File: config.mk
export PLATFORM = sky130hd
export DESIGN_NAME = synapse_accum
export DESIGN_NICKNAME = d
export VERILOG_FILES = /design/src/rtl/synapse_accum.sv
export SDC_FILE = /design/constraint.sdc
export NUM_CORES = 1
export LEC_CHECK = 0
export BUFFER_PORTS_ARGS = -buffer_cell sky130_fd_sc_hd__buf_2
export CORE_ASPECT_RATIO = 0.6
export CORE_UTILIZATION = 30
export CTS_CLUSTER_SIZE = 25
export DETAILED_ROUTE_END_ITERATION = 8
export SLEW_MARGIN = 20
export SYNTH_ARGS = -nofsm -noshare
export SYNTH_HDL_FRONTEND = slang
export SYNTH_SLANG_ARGS = --single-unit
File: constraint.sdc
create_clock -name clk -period 8.1 [get_ports clk]
set_clock_uncertainty 0.05 [all_clocks]
set_input_delay 1.62 -clock clk [delete_from_list [all_inputs] [get_ports clk]]
set_output_delay 1.62 -clock clk [all_outputs]
set_load 0.01 [all_outputs]
File: src/rtl/synapse_accum.sv
// synapse_accum
// Presynaptic accumulation stage in front of the soma. Spike events carry a
// synapse index; each accepted event is queued, its programmed weight is
// fetched from the weight RAM and added into a saturating accumulator. When a
// step pulse closes the timestep, the queue is drained and the total is
// presented to the soma for one cycle.
//
// Ports:
//   clk, rst      clock (posedge) and synchronous active-high reset
//   wr_en/addr/data  weight RAM programming port, usable in any state
//   spk_valid/ready/addr  spike event handshake into the event FIFO
//   step          one-cycle pulse closing the current timestep
//   weight        timestep total, meaningful while weight_valid is high
//   weight_valid  one-cycle pulse per closed timestep
//   sat           sticky saturation flag of the current timestep
//   step_err      one-cycle pulse when a step was dropped in DRAIN/EMIT
module synapse_accum #(
    parameter int N_SYN      = 16,
    parameter int W_WIDTH    = 16,
    parameter int FIFO_DEPTH = 8,
    localparam int AW        = $clog2(N_SYN)
) (
    input  logic               clk,
    input  logic               rst,
    input  logic               wr_en,
    input  logic [AW-1:0]      wr_addr,
    input  logic [W_WIDTH-1:0] wr_data,
    input  logic               spk_valid,
    output logic               spk_ready,
    input  logic [AW-1:0]      spk_addr,
    input  logic               step,
    output logic [W_WIDTH-1:0] weight,
    output logic               weight_valid,
    output logic               sat,
    output logic               step_err
);

    localparam int PW = $clog2(FIFO_DEPTH);
    localparam int CW = PW + 1;

    typedef enum logic [2:0] {
        IDLE,
        READ,
        ACC,
        DRAIN,
        EMIT
    } state_t;

    state_t state, state_nxt;

    logic [W_WIDTH-1:0] ram [N_SYN];
    logic [AW-1:0]      fifo_mem [FIFO_DEPTH];
    logic [PW-1:0]      wr_ptr, rd_ptr;
    logic [CW-1:0]      count;
    logic               fifo_empty, fifo_full;
    logic               push, pop;
    logic [AW-1:0]      rd_addr;
    logic [W_WIDTH-1:0] rdata;
    logic [W_WIDTH-1:0] acc;
    logic [W_WIDTH:0]   sum_wide;
    logic               step_pend;

    assign fifo_empty = (count == '0);
    assign fifo_full  = (count == CW'(FIFO_DEPTH));
    // Intake is closed while draining so the closing timestep cannot grow
    // without bound and so EMIT always sees a settled total.
    assign spk_ready  = !fifo_full && (state != DRAIN) && (state != EMIT);
    assign push       = spk_valid && spk_ready;
    assign sum_wide   = {1'b0, acc} + {1'b0, rdata};

    // Weight RAM: never reset so programming survives rst. The read and a
    // same-address write share an edge, so the read returns the old word.
    always_ff @(posedge clk) begin
        if (wr_en) begin
            ram[wr_addr] <= wr_data;
        end
        if (state == READ) begin
            rdata <= ram[rd_addr];
        end
    end

    // Event FIFO storage and the popped-address register feeding the RAM.
    always_ff @(posedge clk) begin
        if (push) begin
            fifo_mem[wr_ptr] <= spk_addr;
        end
        if (pop) begin
            rd_addr <= fifo_mem[rd_ptr];
        end
    end

    // FIFO pointers and occupancy; pointers wrap because depth is a power of 2.
    always_ff @(posedge clk) begin
        if (rst) begin
            wr_ptr <= '0;
            rd_ptr <= '0;
            count  <= '0;
        end else begin
            if (push) begin
                wr_ptr <= wr_ptr + PW'(1);
            end
            if (pop) begin
                rd_ptr <= rd_ptr + PW'(1);
            end
            case ({push, pop})
                2'b10:   count <= count + CW'(1);
                2'b01:   count <= count - CW'(1);
                default: count <= count;
            endcase
        end
    end

    // Next-state logic. A pending step forces every ACC into DRAIN so the
    // queue empties before EMIT.
    always_comb begin
        state_nxt = state;
        pop       = 1'b0;
        case (state)
            IDLE: begin
                if (!fifo_empty) begin
                    pop       = 1'b1;
                    state_nxt = READ;
                end else if (step) begin
                    state_nxt = DRAIN;
                end
            end
            READ: begin
                state_nxt = ACC;
            end
            ACC: begin
                if (step || step_pend) begin
                    state_nxt = DRAIN;
                end else if (!fifo_empty) begin
                    pop       = 1'b1;
                    state_nxt = READ;
                end else begin
                    state_nxt = IDLE;
                end
            end
            DRAIN: begin
                if (!fifo_empty) begin
                    pop       = 1'b1;
                    state_nxt = READ;
                end else begin
                    state_nxt = EMIT;
                end
            end
            EMIT: begin
                state_nxt = IDLE;
            end
            default: begin
                state_nxt = IDLE;
            end
        endcase
    end

    // State register, accumulator, step latch and the soma-facing outputs.
    // weight/weight_valid load on the DRAIN->EMIT edge so the pulse is seen
    // during EMIT while sat still shows this timestep's flag.
    always_ff @(posedge clk) begin
        if (rst) begin
            state        <= IDLE;
            acc          <= '0;
            sat          <= 1'b0;
            weight       <= '0;
            weight_valid <= 1'b0;
            step_err     <= 1'b0;
            step_pend    <= 1'b0;
        end else begin
            state        <= state_nxt;
            weight_valid <= (state_nxt == EMIT);
            step_err     <= step && ((state == DRAIN) || (state == EMIT));

            if (state_nxt == EMIT) begin
                weight <= acc;
            end

            if (state == EMIT) begin
                step_pend <= 1'b0;
            end else if (step && ((state == IDLE) || (state == READ) || (state == ACC))) begin
                step_pend <= 1'b1;
            end

            if (state == ACC) begin
                if (sum_wide[W_WIDTH]) begin
                    acc <= '1;
                    sat <= 1'b1;
                end else begin
                    acc <= sum_wide[W_WIDTH-1:0];
                end
            end else if (state == EMIT) begin
                acc <= '0;
                sat <= 1'b0;
            end
        end
    end

endmodule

» **WORK ITEM**
Scan the records above for the lines holding "set_load 0.01 [all_outputs]" and "accumulator. When a". Transcribe those two and every line between them word for word, and no others.

» **WRITTEN REPLY**
set_load 0.01 [all_outputs]
File: src/rtl/synapse_accum.sv
// synapse_accum
// Presynaptic accumulation stage in front of the soma. Spike events carry a
// synapse index; each accepted event is queued, its programmed weight is
// fetched from the weight RAM and added into a saturating accumulator. When a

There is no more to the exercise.